Eres un impostor. Un verdadero Hijo del Sol no profanaría las lágrimas de su Padre (el oro) diciendo que son suyas como tú. No las entregaría a manos manchadas, manos extranjeras, a cambio de su cogote... Tú no eres el Hijo del Sol. Tú eres una fuerza corruptora que quiere destruirlo (p. 157).

Nos encontramos una y otra vez con padres que han pervertido su herencia, que han traicionado, y que además han sido vencidos, humillados, castrados... Es imposible respetar la Ley del Padre cuando el padre mismo es ilegítimo y la masculinidad de ese patriarcado corrupto se ejerce tratando de imponer la ficción dominante de un cuerpo masculino no castrado. Pero esa ficción, ese aparentar un cuerpo masculino intacto y poderoso, se traduce en violencia y trauma, tanto en los hombres que buscan encarnar una imposible masculinidad hegemónica, como en quienes sufren los daños de esa búsqueda.

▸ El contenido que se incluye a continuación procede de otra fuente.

==> config.mk <==
export PLATFORM = sky130hd
export DESIGN_NAME = hazard_scoreboard
export DESIGN_NICKNAME = d
export VERILOG_FILES = /design/src/rtl/hazard_pkg.sv /design/src/rtl/hazard_src_decode.sv /design/src/rtl/hazard_scoreboard.sv
export SDC_FILE = /design/constraint.sdc
export NUM_CORES = 1
export LEC_CHECK = 0
export BUFFER_PORTS_ARGS = -buffer_cell sky130_fd_sc_hd__buf_2
export CAP_MARGIN = 20
export CORE_MARGIN = 4
export CORE_UTILIZATION = 56
export DETAILED_ROUTE_END_ITERATION = 7
export PLACE_DENSITY = 0.8
export SLEW_MARGIN = 0
export SYNTH_ARGS = -nofsm -noshare
export SYNTH_HDL_FRONTEND = slang
export SYNTH_HIERARCHICAL = 1
export SYNTH_SLANG_ARGS = --single-unit
export TNS_END_PERCENT = 1
==> constraint.sdc <==
create_clock -name clk -period 6.7 [get_ports clk]
set_input_delay 1.675 -clock clk [delete_from_list [all_inputs] [get_ports clk]]
set_output_delay 1.675 -clock clk [all_outputs]
set_load 0.01 [all_outputs]
**src/rtl/sram_port_ctrl.sv**
```systemverilog
// Responder for one asynchronous-SRAM channel: turns single-word arbiter requests into
// registered active-low ce_n/oe_n/we_n/be_n pin sequences and reports completion.
module sram_port_ctrl #(
  parameter logic [31:0] BASE_ADDR = 32'h8000_0000,
  parameter int unsigned ADDR_W    = 20,
  parameter int unsigned RD_CYCLES = 2,
  parameter int unsigned WR_PULSE  = 1
) (
  input  logic              clk,
  input  logic              reset,
  input  logic              req_en_n,
  input  logic              req_we,
  input  logic [3:0]        req_be,
  input  logic [31:0]       req_addr,
  input  logic [31:0]       req_wdata,
  output logic              req_ready,
  output logic [31:0]       rdata,
  output logic              rdata_valid,
  output logic              wr_done,
  output logic              req_err,
  output logic [ADDR_W-1:0] ram_addr,
  output logic [31:0]       ram_data_o,
  output logic              ram_data_oe,
  input  logic [31:0]       ram_data_i,
  output logic [3:0]        ram_be_n,
  output logic              ram_ce_n,
  output logic              ram_oe_n,
  output logic              ram_we_n
);

  typedef enum logic [2:0] {
    StIdle,
    StRd,
    StWrSetup,
    StWrPulse,
    StWrHold
  } state_e;

  localparam logic [3:0] RdLoad = 4'(RD_CYCLES - 1);
  localparam logic [3:0] WpLoad = 4'(WR_PULSE - 1);

  state_e state_q, state_d;
  logic [3:0] cnt_q, cnt_d;

  logic [ADDR_W-1:0] ram_addr_q, ram_addr_d;
  logic [31:0]       ram_data_o_q, ram_data_o_d;
  logic              ram_data_oe_q, ram_data_oe_d;
  logic [3:0]        ram_be_n_q, ram_be_n_d;
  logic              ram_ce_n_q, ram_ce_n_d;
  logic              ram_oe_n_q, ram_oe_n_d;
  logic              ram_we_n_q, ram_we_n_d;
  logic [31:0]       rdata_q, rdata_d;
  logic              rdata_valid_q, rdata_valid_d;
  logic              wr_done_q, wr_done_d;
  logic              req_err_q, req_err_d;

  logic [31:0] offset;
  logic        in_range;

  // Unsigned wrap makes addresses below BASE_ADDR land far out of range.
  assign offset   = req_addr - BASE_ADDR;
  assign in_range = (offset >> (ADDR_W + 2)) == 32'd0;

  assign req_ready = (state_q == StIdle);

  always_comb begin
    state_d       = state_q;
    cnt_d         = cnt_q;
    ram_addr_d    = ram_addr_q;
    ram_data_o_d  = ram_data_o_q;
    ram_data_oe_d = ram_data_oe_q;
    ram_be_n_d    = ram_be_n_q;
    ram_ce_n_d    = ram_ce_n_q;
    ram_oe_n_d    = ram_oe_n_q;
    ram_we_n_d    = ram_we_n_q;
    rdata_d       = rdata_q;
    rdata_valid_d = 1'b0;
    wr_done_d     = 1'b0;
    req_err_d     = 1'b0;

    unique case (state_q)
      StIdle: begin
        if (!req_en_n) begin
          if (!in_range) begin
            req_err_d = 1'b1;
          end else begin
            ram_addr_d = offset[ADDR_W+1:2];
            if (!req_we) begin
              state_d       = StRd;
              cnt_d         = RdLoad;
              ram_ce_n_d    = 1'b0;
              ram_oe_n_d    = 1'b0;
              ram_be_n_d    = 4'h0;
              ram_data_oe_d = 1'b0;
            end else if (req_be == 4'h0) begin
              // Nothing to store: complete immediately without touching the pins.
              wr_done_d = 1'b1;
            end else begin
              state_d       = StWrSetup;
              ram_ce_n_d    = 1'b0;
              ram_oe_n_d    = 1'b1;
              ram_we_n_d    = 1'b1;
              ram_data_oe_d = 1'b1;
              ram_be_n_d    = ~req_be;
              ram_data_o_d  = req_wdata;
            end
          end
        end
      end

      StRd: begin
        if (cnt_q == 4'd0) begin
          state_d       = StIdle;
          rdata_d       = ram_data_i;
          rdata_valid_d = 1'b1;
          ram_ce_n_d    = 1'b1;
          ram_oe_n_d    = 1'b1;
          ram_be_n_d    = 4'hF;
        end else begin
          cnt_d = cnt_q - 4'd1;
        end
      end

      StWrSetup: begin
        state_d    = StWrPulse;
        cnt_d      = WpLoad;
        ram_we_n_d = 1'b0;
      end

      StWrPulse: begin
        if (cnt_q == 4'd0) begin
          state_d    = StWrHold;
          ram_we_n_d = 1'b1;
        end else begin
          cnt_d = cnt_q - 4'd1;
        end
      end

      StWrHold: begin
        state_d       = StIdle;
        ram_ce_n_d    = 1'b1;
        ram_be_n_d    = 4'hF;
        ram_data_oe_d = 1'b0;
        wr_done_d     = 1'b1;
      end

      default: begin
        state_d = StIdle;
      end
    endcase
  end

  always_ff @(posedge clk) begin
    if (reset) begin
      state_q       <= StIdle;
      cnt_q         <= 4'd0;
      ram_addr_q    <= '0;
      ram_data_o_q  <= 32'd0;
      ram_data_oe_q <= 1'b0;
      ram_be_n_q    <= 4'hF;
      ram_ce_n_q    <= 1'b1;
      ram_oe_n_q    <= 1'b1;
      ram_we_n_q    <= 1'b1;
      rdata_q       <= 32'd0;
      rdata_valid_q <= 1'b0;
      wr_done_q     <= 1'b0;
      req_err_q     <= 1'b0;
    end else begin
      state_q       <= state_d;
      cnt_q         <= cnt_d;
      ram_addr_q    <= ram_addr_d;
      ram_data_o_q  <= ram_data_o_d;
      ram_data_oe_q <= ram_data_oe_d;
      ram_be_n_q    <= ram_be_n_d;
      ram_ce_n_q    <= ram_ce_n_d;
      ram_oe_n_q    <= ram_oe_n_d;
      ram_we_n_q    <= ram_we_n_d;
      rdata_q       <= rdata_d;
      rdata_valid_q <= rdata_valid_d;
      wr_done_q     <= wr_done_d;
      req_err_q     <= req_err_d;
    end
  end

  assign ram_addr    = ram_addr_q;
  assign ram_data_o  = ram_data_o_q;
  assign ram_data_oe = ram_data_oe_q;
  assign ram_be_n    = ram_be_n_q;
  assign ram_ce_n    = ram_ce_n_q;
  assign ram_oe_n    = ram_oe_n_q;
  assign ram_we_n    = ram_we_n_q;
  assign rdata       = rdata_q;
  assign rdata_valid = rdata_valid_q;
  assign wr_done     = wr_done_q;
  assign req_err     = req_err_q;

endmodule

```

El primer capítulo de este libro, «Los pecados del padre: la corrupción del poder en Conversación en La Catedral», analiza dicha novela. Esta ha sido considerada emblemática en la literatura peruana del siglo XX, no solo por el despliegue de la técnica narrativa del más exitoso escritor peruano de su generación, sino —como mencioné anteriormente— por ser vista en clave realista como un testimonio de la historia y la política peruana de una época. La revelación de la corrupción del padre y su relación con un feminicidio convergen con el horror que le produce al protagonista el descubrimiento de sus relaciones homosexuales con su chofer. A la teoría de Silverman sobre la ficción dominante, la imagen no castrada y todopoderosa del padre sobre la que se erige la familia y la sociedad, se imponen además los conflictos de raza y de clase que subyacen a una supuesta hegemonía de origen criollo y blanco.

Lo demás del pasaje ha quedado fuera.